Assigned task
In the entries below, find each line bearing the string "else" and copy it.

(Dataset entries)
******************************

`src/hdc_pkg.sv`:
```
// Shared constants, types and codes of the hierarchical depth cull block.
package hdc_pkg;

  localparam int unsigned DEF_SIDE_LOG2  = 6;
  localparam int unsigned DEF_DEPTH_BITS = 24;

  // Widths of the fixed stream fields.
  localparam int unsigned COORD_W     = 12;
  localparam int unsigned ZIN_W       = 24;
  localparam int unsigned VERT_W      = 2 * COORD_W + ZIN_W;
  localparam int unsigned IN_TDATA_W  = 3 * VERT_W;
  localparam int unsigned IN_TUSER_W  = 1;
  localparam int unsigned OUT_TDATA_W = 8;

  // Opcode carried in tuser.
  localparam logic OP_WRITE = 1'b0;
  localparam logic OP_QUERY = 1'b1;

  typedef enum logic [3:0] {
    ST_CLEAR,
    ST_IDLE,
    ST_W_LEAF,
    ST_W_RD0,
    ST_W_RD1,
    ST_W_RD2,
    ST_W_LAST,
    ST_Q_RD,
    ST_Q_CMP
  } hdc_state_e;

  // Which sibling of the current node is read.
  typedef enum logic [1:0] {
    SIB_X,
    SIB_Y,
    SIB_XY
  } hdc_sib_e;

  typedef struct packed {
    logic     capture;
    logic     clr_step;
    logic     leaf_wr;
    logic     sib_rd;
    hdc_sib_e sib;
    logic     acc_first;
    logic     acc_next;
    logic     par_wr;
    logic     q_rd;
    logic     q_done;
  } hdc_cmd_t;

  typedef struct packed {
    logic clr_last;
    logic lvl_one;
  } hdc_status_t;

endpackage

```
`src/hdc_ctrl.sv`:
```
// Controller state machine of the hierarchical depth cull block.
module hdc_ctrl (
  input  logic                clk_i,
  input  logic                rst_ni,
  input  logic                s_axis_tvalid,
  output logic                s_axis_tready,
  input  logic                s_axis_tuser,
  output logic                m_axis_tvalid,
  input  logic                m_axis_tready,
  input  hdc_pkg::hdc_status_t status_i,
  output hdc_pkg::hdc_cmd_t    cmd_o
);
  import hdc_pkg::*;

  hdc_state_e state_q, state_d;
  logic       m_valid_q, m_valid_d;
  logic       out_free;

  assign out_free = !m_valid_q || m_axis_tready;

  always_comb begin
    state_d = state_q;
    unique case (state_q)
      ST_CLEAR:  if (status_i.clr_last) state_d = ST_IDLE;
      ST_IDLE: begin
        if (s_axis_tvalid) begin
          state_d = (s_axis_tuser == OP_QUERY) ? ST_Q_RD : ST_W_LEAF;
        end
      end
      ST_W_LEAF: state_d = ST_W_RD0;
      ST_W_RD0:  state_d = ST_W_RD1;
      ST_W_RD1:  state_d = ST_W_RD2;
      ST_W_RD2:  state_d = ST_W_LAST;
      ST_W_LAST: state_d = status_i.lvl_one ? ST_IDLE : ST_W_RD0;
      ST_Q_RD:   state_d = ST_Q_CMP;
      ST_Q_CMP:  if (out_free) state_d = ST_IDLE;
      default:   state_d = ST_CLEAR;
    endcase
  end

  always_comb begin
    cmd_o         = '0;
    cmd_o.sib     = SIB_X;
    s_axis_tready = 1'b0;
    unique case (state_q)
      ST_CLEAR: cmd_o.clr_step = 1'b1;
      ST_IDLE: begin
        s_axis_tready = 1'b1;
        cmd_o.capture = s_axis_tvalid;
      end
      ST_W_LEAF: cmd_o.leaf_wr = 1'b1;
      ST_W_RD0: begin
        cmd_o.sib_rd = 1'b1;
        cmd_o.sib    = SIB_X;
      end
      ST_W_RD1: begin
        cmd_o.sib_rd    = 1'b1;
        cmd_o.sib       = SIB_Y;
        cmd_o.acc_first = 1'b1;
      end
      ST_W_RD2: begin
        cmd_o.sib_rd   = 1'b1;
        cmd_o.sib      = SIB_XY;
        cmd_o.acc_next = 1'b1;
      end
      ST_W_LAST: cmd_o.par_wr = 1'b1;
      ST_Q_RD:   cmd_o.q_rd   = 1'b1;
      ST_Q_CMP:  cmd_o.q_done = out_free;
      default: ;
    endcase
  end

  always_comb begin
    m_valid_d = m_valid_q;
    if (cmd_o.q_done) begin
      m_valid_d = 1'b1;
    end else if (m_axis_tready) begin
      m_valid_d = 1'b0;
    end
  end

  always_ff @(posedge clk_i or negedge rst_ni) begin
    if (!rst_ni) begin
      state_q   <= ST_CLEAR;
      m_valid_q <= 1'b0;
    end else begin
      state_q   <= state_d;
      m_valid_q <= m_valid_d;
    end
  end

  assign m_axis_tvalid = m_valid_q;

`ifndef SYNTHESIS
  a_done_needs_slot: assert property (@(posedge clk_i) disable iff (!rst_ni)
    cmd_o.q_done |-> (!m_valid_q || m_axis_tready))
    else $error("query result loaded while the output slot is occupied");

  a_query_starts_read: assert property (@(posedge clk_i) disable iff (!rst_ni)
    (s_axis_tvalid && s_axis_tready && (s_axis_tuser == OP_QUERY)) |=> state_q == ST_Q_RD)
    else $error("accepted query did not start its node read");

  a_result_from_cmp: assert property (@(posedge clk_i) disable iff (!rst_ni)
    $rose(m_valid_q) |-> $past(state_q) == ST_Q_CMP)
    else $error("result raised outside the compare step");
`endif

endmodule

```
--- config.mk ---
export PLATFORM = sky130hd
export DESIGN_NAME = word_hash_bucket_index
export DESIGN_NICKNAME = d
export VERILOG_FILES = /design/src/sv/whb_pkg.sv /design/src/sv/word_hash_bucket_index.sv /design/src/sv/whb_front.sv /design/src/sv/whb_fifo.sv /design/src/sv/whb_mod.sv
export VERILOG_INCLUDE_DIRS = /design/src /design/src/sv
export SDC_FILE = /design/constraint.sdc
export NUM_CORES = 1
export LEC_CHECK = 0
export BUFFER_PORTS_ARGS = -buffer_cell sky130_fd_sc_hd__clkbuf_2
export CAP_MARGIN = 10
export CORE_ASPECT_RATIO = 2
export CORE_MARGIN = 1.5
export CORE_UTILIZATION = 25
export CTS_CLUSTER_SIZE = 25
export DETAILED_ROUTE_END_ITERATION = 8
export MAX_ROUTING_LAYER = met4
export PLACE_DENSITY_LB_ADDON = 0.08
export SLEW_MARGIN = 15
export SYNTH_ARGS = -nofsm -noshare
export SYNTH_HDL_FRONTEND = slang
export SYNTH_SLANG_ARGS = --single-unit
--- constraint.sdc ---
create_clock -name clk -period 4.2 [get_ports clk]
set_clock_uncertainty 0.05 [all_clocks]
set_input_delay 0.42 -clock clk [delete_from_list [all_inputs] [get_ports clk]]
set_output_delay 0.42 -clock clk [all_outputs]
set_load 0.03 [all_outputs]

******************************

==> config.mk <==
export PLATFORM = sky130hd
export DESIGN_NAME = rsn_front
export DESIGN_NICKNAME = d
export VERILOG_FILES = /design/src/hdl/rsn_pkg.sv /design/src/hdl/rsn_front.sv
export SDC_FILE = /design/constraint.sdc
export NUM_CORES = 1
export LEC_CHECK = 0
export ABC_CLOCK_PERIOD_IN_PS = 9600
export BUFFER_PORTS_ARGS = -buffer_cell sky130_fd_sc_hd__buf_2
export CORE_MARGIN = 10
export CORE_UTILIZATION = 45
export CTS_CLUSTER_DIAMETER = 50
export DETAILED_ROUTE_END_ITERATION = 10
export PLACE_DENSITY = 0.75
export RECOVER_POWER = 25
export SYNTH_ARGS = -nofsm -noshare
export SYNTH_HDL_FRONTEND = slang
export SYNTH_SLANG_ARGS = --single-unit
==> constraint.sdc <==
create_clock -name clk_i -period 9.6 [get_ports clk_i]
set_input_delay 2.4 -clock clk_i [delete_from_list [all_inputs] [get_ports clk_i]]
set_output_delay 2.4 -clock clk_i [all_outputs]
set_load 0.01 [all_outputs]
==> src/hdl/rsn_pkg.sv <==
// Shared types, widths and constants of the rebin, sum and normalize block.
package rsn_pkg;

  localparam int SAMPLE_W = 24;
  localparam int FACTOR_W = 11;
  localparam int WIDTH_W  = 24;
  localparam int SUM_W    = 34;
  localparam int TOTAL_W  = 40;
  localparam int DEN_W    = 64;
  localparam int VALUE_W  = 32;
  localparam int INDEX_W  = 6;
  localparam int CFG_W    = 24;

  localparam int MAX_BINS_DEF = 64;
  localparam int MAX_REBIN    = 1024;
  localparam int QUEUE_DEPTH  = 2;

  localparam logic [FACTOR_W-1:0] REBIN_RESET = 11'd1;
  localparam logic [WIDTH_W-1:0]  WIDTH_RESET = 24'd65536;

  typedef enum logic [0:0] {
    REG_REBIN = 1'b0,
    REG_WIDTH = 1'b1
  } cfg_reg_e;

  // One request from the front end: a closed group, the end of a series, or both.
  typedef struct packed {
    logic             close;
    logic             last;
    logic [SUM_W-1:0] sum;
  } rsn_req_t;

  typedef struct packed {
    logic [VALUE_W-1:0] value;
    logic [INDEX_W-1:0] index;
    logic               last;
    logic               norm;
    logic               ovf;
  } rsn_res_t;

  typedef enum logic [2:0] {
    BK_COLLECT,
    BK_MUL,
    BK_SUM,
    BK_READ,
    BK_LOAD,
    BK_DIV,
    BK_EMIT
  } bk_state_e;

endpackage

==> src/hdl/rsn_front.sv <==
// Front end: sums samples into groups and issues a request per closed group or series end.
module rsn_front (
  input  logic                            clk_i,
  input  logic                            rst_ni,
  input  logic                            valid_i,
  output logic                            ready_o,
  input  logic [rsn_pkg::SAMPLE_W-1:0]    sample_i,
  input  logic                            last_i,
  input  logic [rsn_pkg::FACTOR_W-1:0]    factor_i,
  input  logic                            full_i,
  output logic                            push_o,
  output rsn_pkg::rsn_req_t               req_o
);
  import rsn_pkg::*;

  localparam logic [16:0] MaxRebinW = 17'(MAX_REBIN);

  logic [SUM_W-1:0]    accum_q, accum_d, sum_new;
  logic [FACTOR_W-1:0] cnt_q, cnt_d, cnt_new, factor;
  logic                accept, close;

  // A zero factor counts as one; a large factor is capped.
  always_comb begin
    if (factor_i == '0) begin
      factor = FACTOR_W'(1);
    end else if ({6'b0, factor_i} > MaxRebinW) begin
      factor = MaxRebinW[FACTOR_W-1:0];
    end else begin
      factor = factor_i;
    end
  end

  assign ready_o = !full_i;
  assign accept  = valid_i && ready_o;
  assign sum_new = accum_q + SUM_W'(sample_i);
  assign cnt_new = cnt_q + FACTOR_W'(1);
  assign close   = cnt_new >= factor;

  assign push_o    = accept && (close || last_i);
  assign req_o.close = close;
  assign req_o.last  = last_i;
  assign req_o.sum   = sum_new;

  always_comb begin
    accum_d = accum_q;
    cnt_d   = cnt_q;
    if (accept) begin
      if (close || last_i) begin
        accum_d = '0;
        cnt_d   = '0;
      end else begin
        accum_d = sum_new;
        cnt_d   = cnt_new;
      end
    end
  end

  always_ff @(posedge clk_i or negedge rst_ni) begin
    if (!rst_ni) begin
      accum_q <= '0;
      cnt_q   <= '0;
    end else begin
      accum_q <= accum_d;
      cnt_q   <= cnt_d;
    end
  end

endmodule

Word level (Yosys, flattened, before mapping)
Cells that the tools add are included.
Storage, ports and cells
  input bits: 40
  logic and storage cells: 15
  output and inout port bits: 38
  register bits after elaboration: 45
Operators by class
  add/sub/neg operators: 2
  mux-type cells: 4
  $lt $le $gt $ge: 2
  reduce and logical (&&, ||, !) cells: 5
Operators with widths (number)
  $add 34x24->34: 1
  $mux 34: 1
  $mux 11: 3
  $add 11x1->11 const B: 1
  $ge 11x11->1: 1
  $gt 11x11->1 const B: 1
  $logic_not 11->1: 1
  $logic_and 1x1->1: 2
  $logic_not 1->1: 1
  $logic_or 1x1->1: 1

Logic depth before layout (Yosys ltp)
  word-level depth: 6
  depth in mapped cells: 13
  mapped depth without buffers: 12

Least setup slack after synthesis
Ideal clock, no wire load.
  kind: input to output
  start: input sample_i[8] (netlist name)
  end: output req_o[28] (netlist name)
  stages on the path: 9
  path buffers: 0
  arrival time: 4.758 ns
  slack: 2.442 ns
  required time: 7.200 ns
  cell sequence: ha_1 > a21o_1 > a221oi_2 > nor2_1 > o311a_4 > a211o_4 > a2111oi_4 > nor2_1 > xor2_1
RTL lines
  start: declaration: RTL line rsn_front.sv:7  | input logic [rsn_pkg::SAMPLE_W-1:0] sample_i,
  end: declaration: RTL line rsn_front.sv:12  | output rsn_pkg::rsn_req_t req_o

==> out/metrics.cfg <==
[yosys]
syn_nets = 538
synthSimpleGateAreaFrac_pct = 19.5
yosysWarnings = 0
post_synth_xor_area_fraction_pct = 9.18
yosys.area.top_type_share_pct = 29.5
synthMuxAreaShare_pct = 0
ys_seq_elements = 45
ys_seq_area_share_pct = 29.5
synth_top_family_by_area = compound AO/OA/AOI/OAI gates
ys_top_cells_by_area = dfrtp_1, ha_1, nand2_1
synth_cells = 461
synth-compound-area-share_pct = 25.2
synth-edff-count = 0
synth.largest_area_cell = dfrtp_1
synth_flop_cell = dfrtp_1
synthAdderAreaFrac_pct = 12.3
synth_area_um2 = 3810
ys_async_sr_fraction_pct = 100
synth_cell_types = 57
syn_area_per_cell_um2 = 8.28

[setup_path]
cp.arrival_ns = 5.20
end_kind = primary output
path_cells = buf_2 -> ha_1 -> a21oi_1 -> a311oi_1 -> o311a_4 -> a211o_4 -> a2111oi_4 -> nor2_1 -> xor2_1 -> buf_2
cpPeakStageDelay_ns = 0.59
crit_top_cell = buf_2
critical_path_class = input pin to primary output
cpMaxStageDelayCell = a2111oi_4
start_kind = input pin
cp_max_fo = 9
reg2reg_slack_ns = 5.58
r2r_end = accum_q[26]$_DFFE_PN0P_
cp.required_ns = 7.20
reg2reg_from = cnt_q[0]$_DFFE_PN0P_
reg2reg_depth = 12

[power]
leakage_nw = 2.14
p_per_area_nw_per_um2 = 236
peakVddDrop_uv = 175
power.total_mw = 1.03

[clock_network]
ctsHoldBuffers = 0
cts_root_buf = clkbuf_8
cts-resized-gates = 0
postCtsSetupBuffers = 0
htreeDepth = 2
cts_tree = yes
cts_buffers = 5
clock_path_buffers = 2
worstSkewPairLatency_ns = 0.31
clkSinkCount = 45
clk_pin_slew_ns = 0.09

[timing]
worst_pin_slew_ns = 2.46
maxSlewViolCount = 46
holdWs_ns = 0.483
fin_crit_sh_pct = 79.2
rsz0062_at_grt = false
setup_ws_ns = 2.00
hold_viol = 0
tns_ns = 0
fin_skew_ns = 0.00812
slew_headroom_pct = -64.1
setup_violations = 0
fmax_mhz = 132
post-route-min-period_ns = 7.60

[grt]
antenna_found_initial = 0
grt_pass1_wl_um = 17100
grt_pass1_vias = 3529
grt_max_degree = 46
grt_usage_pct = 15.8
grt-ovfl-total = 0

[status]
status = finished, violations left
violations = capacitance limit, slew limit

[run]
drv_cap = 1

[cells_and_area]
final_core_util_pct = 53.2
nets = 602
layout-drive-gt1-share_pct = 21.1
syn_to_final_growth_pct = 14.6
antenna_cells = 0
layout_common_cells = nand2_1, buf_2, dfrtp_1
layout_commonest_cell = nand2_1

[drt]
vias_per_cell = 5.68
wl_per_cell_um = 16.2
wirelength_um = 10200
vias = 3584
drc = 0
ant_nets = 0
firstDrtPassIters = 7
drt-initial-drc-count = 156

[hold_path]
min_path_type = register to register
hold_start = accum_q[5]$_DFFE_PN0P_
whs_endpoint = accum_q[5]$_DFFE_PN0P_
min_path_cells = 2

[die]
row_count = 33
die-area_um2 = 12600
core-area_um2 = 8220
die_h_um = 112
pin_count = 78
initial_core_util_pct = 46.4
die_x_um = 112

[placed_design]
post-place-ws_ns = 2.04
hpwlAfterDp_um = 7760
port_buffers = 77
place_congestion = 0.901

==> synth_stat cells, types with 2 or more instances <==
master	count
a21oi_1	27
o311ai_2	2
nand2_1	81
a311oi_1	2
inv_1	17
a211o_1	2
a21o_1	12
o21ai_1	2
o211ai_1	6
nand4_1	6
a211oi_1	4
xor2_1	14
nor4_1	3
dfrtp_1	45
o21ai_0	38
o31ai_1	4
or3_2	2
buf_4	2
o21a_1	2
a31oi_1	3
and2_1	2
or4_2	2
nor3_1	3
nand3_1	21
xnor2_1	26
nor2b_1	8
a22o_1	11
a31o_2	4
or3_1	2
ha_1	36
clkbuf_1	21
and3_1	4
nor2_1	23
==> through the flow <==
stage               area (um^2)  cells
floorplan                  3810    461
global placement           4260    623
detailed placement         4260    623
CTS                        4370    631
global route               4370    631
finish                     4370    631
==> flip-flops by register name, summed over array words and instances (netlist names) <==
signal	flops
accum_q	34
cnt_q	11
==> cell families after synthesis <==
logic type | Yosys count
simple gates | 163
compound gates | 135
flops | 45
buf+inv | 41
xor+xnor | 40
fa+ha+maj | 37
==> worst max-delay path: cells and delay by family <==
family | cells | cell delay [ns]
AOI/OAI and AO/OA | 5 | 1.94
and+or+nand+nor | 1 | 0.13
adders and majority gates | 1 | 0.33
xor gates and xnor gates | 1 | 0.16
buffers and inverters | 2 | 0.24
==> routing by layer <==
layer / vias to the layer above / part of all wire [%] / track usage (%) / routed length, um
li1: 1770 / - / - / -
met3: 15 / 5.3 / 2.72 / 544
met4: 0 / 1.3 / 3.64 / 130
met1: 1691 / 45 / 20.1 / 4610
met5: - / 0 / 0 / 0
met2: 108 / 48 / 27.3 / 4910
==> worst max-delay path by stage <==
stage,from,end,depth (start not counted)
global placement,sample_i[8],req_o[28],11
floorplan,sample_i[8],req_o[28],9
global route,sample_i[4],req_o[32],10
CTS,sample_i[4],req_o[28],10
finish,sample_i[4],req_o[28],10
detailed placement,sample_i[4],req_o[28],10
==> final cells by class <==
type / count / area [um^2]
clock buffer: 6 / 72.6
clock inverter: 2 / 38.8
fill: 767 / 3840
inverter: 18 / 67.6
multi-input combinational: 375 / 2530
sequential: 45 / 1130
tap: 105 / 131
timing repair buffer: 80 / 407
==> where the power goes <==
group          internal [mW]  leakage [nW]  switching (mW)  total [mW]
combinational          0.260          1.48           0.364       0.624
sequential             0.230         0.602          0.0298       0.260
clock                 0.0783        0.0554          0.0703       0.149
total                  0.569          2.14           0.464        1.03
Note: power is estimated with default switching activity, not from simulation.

******************************

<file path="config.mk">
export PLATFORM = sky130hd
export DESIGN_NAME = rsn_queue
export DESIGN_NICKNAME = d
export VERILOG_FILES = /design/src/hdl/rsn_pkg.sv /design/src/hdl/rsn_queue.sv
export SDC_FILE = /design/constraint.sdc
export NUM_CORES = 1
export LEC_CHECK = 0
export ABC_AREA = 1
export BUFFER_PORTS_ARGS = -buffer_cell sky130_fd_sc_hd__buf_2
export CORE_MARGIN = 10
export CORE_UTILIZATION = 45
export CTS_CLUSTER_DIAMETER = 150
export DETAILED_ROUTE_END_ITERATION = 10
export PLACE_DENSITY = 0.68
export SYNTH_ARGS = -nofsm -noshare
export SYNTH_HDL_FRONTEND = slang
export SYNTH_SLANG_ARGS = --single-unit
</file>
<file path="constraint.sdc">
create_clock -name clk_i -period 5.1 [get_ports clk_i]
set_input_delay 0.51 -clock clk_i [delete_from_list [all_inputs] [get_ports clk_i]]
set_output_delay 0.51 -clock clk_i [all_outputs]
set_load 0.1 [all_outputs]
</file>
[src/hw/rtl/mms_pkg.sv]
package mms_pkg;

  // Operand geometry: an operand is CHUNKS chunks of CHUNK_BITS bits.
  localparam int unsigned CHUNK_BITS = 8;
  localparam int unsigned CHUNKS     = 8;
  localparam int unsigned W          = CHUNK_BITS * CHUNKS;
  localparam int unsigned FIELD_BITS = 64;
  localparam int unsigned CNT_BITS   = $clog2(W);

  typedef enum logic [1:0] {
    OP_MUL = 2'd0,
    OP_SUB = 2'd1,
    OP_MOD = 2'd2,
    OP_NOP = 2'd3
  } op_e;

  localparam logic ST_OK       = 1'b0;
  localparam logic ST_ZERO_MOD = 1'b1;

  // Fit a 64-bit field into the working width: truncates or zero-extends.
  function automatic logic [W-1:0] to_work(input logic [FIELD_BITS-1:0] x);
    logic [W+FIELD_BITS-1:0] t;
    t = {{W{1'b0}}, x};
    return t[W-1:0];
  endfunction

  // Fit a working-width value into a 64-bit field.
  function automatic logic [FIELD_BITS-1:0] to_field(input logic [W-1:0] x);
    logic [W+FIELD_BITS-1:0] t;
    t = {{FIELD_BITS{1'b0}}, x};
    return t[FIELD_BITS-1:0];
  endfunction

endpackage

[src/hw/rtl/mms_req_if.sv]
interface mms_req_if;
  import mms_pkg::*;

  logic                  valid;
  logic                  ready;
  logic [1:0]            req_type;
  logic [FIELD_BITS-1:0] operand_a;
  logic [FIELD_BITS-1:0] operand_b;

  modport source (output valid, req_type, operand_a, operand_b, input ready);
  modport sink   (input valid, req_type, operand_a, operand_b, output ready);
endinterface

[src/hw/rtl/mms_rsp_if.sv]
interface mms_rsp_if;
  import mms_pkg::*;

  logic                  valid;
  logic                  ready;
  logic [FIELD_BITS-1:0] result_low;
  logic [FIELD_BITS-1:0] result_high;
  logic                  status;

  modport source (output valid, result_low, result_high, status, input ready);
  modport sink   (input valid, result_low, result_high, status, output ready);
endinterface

******************************

Task result
    end else if (m_axis_tready) begin
    end else begin
    else $error("query result loaded while the output slot is occupied");
    else $error("accepted query did not start its node read");
    else $error("result raised outside the compare step");
    end else if ({6'b0, factor_i} > MaxRebinW) begin
    end else begin
      end else begin
    end else begin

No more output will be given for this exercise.